EXERCISE AIM:
Among the records that follow, find each line holding the word "constraint" and copy it.

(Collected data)
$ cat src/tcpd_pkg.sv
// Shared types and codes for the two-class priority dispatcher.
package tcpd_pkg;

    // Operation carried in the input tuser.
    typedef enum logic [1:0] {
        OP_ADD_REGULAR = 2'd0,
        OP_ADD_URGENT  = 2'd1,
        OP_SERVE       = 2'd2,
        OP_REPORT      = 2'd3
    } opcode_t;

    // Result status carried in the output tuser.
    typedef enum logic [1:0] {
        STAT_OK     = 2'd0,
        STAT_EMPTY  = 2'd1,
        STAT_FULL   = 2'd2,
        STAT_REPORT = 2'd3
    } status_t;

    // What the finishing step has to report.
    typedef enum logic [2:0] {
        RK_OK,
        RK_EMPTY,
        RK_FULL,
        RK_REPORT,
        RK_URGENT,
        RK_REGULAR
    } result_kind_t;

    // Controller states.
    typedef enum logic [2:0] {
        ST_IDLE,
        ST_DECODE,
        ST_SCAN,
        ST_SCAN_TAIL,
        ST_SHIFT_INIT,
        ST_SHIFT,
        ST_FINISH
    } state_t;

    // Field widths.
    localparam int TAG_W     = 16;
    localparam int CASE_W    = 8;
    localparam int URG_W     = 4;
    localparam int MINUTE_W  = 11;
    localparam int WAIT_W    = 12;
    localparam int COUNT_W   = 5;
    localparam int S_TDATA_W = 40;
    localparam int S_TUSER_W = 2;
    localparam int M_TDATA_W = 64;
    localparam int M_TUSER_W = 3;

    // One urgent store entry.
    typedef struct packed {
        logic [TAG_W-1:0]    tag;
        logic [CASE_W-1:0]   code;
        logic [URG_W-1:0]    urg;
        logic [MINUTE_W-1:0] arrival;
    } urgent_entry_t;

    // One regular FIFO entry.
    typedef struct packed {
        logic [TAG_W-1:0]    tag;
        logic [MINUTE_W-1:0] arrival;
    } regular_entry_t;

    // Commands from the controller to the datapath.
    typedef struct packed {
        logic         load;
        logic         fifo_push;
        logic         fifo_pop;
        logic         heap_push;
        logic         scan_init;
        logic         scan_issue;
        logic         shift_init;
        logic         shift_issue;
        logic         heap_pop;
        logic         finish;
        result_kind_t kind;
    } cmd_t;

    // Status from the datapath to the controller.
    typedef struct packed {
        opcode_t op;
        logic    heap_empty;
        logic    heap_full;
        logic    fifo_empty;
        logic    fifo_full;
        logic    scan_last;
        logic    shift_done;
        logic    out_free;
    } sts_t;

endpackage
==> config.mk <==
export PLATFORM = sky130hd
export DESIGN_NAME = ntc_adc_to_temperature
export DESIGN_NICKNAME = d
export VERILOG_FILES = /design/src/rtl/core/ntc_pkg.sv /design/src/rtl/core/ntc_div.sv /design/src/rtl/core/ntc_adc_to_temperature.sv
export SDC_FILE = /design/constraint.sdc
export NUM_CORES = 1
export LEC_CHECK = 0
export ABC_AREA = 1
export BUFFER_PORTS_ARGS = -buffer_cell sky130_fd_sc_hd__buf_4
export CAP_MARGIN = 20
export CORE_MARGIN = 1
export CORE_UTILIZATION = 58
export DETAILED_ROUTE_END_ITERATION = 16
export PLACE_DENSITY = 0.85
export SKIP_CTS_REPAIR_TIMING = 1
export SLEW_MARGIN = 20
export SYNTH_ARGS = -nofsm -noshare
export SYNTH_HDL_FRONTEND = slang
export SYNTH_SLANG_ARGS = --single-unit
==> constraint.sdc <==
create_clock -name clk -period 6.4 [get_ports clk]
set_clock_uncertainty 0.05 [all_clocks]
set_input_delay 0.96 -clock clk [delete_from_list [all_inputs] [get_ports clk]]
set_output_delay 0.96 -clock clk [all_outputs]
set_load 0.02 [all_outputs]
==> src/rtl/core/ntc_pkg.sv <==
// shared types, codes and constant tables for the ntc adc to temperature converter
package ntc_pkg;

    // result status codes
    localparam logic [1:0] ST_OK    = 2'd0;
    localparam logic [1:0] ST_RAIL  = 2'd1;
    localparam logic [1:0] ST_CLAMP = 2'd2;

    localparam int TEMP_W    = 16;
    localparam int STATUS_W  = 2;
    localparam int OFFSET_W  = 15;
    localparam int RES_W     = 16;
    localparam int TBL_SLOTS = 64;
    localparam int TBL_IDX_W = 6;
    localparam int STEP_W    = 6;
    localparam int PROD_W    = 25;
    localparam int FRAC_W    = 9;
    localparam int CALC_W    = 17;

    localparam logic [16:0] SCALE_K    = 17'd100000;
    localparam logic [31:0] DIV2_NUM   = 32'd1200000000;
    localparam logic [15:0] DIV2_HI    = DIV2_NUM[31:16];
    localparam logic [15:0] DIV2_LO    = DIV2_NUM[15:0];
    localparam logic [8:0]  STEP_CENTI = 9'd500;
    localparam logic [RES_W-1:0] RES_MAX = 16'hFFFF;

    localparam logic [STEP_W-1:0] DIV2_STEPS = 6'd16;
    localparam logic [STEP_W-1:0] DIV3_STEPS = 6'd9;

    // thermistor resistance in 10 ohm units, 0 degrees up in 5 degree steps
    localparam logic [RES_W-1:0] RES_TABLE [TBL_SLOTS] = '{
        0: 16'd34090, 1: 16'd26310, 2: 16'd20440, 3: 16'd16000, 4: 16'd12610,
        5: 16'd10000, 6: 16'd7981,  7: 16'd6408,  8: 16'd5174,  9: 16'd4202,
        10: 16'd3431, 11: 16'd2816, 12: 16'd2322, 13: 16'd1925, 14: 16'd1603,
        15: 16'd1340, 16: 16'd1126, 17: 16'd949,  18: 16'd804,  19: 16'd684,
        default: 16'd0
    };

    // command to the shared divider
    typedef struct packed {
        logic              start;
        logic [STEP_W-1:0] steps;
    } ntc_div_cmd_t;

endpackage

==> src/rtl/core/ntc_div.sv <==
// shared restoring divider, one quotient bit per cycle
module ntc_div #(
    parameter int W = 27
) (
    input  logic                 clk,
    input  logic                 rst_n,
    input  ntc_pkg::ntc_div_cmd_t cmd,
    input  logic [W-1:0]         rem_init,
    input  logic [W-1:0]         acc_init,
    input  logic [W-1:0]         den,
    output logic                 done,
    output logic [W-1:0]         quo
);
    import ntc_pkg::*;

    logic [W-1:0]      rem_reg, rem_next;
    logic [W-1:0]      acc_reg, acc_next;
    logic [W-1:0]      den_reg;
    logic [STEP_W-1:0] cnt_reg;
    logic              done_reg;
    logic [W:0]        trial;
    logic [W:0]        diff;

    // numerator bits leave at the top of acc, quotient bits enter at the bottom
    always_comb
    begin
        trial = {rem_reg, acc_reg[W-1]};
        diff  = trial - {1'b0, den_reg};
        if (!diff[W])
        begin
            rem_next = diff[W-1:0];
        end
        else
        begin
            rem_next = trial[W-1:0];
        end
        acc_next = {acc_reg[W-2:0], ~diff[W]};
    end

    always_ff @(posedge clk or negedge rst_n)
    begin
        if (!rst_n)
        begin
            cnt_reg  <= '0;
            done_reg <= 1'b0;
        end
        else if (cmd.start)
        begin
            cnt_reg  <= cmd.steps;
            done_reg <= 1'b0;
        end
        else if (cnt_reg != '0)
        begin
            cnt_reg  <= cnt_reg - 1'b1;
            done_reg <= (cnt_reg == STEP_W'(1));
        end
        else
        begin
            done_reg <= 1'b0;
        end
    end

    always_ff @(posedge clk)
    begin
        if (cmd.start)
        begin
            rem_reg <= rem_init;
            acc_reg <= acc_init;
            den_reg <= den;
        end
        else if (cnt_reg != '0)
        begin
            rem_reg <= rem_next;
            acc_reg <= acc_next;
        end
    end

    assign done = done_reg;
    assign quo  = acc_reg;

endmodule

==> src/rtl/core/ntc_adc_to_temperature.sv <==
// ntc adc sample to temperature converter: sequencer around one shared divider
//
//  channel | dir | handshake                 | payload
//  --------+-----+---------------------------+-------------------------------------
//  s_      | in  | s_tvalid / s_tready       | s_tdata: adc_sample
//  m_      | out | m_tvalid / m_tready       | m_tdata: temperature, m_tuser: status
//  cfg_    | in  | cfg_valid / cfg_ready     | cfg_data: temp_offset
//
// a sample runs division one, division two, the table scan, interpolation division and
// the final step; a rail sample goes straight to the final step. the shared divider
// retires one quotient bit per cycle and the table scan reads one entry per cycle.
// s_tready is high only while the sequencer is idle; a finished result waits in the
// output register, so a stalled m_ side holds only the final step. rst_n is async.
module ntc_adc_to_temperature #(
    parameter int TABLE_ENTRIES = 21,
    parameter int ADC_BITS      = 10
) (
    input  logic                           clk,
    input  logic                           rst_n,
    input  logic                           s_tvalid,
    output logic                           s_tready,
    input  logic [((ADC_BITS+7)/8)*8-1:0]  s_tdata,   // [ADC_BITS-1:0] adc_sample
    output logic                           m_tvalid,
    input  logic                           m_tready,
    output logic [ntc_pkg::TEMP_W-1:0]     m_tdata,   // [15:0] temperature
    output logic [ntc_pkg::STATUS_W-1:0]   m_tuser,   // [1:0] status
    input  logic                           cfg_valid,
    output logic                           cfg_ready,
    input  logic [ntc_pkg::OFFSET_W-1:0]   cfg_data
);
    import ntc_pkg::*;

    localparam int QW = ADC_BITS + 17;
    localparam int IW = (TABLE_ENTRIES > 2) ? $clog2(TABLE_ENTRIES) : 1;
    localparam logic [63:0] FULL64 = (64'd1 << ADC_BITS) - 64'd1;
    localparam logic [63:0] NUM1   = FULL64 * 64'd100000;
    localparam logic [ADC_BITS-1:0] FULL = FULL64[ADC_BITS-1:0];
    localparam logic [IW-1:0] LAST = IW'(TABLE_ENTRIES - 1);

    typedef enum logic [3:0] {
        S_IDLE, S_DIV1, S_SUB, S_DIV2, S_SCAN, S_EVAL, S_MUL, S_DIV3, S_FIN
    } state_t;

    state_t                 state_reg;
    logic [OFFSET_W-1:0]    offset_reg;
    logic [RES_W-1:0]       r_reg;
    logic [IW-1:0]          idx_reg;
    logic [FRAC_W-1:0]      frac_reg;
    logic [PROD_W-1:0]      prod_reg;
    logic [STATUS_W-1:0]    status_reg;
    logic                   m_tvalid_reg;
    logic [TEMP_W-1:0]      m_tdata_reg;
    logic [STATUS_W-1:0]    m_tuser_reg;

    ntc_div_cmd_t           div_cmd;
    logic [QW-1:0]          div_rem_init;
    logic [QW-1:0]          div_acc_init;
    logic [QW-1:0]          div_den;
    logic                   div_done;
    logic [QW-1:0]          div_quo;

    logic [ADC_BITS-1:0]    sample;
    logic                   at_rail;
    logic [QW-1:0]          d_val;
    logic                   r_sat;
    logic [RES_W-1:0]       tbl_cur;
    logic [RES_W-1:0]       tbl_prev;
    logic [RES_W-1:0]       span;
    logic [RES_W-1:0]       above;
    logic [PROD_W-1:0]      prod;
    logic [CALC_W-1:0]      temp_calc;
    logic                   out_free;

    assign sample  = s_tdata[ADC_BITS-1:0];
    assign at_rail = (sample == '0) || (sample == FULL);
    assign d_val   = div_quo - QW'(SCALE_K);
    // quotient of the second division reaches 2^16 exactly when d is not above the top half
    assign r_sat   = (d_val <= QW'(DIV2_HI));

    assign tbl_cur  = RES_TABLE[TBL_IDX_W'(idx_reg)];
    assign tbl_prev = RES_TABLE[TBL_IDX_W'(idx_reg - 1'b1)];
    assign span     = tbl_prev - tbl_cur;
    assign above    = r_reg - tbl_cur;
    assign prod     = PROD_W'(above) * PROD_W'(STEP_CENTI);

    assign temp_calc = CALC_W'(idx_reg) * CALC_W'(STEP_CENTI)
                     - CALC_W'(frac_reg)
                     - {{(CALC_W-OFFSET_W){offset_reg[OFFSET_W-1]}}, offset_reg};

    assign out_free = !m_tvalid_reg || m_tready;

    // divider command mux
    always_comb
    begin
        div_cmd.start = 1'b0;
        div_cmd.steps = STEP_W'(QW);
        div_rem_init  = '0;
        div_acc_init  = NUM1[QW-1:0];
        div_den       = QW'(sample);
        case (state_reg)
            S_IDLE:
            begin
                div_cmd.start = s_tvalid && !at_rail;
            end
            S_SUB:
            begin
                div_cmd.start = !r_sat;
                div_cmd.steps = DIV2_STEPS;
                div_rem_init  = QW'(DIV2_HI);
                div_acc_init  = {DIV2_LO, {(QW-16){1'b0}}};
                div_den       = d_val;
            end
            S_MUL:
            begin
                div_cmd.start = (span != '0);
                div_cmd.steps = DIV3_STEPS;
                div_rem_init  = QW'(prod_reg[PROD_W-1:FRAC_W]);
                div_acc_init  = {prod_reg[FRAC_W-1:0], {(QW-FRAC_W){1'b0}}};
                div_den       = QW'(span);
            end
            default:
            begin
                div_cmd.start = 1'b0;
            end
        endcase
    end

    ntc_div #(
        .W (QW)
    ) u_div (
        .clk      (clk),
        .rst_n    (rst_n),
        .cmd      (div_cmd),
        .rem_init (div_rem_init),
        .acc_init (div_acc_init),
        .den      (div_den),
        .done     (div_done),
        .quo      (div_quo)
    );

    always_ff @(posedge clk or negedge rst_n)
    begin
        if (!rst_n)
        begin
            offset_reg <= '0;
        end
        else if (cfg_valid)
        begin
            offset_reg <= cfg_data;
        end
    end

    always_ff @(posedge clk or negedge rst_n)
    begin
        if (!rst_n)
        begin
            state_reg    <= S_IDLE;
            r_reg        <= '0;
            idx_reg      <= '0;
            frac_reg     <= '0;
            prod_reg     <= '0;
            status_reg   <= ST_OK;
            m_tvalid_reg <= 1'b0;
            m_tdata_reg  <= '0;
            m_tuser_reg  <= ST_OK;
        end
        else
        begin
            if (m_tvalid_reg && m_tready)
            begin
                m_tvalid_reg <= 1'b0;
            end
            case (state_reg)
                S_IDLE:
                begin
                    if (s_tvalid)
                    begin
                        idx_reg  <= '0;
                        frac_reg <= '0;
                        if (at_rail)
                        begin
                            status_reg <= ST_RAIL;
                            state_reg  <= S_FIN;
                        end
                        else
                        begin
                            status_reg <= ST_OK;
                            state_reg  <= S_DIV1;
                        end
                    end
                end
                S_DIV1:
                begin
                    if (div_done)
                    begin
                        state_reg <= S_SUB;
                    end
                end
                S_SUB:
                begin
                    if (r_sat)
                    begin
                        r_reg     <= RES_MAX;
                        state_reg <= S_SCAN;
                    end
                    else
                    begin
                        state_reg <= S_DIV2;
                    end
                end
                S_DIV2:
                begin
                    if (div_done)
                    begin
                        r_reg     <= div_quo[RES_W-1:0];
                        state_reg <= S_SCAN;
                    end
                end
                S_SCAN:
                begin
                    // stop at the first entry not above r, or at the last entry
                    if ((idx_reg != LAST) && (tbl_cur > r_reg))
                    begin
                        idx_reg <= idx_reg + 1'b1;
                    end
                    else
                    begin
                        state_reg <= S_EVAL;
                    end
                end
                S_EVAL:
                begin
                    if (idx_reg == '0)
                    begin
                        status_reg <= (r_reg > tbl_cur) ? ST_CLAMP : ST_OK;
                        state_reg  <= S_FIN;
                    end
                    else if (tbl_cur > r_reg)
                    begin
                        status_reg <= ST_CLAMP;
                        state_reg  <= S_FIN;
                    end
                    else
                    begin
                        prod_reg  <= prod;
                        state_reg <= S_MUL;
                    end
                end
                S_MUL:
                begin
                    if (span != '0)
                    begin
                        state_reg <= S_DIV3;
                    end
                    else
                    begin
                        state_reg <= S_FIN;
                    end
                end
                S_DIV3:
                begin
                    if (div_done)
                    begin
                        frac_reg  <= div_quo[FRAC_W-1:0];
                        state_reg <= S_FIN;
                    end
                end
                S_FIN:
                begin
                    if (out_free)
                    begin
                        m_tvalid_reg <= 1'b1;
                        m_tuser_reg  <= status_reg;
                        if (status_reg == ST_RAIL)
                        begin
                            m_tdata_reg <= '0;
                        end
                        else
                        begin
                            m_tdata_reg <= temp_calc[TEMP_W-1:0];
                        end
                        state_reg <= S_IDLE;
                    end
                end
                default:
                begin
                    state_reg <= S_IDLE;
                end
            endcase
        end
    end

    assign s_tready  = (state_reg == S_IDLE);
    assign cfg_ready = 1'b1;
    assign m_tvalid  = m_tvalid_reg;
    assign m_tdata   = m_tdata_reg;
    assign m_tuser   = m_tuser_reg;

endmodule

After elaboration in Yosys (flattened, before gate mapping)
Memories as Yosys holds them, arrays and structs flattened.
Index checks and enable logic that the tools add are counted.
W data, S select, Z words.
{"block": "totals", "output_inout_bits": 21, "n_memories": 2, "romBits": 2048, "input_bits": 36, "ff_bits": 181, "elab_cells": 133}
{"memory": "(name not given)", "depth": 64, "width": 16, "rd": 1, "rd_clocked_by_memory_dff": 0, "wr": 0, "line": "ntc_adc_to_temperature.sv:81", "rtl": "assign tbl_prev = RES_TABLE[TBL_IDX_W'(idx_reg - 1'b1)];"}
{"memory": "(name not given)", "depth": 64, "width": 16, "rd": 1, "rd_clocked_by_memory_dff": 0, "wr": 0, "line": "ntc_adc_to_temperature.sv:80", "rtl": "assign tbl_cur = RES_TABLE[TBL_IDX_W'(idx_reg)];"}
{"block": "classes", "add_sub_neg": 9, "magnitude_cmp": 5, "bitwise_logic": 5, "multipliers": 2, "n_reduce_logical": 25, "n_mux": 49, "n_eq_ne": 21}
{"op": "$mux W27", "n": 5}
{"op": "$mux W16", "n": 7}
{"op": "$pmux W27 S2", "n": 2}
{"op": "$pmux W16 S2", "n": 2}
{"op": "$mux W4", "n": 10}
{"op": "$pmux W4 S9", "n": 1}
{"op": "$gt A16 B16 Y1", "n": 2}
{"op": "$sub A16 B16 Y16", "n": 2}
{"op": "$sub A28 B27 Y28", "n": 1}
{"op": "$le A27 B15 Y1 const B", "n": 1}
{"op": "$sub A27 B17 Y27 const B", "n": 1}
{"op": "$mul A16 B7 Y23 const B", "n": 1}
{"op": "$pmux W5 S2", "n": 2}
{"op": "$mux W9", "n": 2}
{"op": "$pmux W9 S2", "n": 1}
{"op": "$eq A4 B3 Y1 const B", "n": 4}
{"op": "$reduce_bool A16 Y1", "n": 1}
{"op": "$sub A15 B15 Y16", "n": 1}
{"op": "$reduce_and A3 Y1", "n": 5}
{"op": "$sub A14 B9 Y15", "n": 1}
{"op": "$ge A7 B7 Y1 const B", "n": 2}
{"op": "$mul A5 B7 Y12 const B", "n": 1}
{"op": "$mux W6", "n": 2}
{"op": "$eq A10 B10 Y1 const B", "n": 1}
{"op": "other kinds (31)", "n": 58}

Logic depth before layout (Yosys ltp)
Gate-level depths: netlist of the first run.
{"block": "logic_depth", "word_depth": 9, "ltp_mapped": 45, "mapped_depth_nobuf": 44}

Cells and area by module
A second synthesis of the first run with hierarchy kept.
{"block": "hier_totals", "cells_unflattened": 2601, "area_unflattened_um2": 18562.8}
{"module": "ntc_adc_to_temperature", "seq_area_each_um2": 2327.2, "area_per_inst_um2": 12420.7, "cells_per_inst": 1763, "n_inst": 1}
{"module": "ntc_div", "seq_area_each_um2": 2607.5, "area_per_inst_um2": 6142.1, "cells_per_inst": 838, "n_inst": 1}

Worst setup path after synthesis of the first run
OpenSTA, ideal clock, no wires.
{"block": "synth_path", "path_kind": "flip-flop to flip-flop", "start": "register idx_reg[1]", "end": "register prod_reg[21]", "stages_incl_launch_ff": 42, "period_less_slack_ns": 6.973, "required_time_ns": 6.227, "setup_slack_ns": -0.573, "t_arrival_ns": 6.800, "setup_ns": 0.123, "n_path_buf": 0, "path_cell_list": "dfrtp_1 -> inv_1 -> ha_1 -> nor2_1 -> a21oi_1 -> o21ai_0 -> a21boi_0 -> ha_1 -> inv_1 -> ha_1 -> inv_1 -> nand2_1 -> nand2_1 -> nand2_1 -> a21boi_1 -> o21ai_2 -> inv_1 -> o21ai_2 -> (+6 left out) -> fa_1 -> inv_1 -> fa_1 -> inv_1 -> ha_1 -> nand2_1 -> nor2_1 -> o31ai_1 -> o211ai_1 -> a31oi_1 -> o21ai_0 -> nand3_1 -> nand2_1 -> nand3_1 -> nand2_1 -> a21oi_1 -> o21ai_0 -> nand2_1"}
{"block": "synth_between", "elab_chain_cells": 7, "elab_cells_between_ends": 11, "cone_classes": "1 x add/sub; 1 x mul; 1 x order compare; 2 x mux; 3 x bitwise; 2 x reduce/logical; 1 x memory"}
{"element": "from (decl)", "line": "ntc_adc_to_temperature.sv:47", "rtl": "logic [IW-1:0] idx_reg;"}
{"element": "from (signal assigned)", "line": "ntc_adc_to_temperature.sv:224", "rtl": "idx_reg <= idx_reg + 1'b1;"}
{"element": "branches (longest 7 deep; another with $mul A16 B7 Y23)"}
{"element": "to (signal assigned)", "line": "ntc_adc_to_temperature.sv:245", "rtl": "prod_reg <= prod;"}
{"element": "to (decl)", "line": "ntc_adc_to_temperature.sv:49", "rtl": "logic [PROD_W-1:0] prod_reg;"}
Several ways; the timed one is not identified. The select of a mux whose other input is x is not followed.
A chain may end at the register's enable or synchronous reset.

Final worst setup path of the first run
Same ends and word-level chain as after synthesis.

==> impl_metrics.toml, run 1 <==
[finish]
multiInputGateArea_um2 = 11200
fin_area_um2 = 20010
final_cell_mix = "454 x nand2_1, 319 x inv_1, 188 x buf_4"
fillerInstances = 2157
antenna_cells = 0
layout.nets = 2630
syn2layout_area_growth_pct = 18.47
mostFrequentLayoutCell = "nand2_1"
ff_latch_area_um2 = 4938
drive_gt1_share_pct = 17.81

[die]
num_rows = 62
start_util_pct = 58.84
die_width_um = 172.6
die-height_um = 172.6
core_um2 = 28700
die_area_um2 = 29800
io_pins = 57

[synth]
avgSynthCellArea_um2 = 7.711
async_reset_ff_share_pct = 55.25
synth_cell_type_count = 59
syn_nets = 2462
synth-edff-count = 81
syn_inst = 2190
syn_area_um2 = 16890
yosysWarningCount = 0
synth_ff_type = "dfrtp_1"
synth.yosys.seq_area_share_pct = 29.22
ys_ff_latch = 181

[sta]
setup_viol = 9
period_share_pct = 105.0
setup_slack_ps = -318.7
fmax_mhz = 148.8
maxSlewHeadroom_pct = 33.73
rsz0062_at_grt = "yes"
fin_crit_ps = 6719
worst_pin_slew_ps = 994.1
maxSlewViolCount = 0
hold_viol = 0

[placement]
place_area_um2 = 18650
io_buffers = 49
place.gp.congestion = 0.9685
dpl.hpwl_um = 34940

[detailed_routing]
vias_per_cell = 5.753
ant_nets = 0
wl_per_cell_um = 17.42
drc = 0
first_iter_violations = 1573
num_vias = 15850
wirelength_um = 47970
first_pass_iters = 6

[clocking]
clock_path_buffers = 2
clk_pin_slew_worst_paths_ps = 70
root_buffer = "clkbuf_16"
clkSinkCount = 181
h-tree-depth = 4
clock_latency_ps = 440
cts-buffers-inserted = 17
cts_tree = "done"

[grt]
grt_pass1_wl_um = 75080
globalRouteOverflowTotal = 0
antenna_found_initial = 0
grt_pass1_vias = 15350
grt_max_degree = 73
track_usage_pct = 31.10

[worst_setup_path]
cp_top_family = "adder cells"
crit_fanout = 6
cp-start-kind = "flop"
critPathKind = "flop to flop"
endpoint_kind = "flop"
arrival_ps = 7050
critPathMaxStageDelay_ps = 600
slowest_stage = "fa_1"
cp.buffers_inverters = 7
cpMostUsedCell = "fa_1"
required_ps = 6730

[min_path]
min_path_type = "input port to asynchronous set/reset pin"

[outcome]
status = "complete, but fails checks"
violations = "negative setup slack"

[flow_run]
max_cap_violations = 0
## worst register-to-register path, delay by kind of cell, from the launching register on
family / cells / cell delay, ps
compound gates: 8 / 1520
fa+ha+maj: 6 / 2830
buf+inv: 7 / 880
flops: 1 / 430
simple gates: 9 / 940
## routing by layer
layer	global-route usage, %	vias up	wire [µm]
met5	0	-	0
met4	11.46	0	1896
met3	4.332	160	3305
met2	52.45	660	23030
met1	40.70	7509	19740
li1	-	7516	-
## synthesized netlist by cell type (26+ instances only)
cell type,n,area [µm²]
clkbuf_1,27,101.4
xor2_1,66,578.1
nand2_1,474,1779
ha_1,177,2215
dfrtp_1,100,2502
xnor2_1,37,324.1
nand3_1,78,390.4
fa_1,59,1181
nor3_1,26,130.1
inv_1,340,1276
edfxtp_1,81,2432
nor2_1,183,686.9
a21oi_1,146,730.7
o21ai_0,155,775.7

ANSWER TO THIS EXERCISE:
export SDC_FILE = /design/constraint.sdc
==> constraint.sdc <==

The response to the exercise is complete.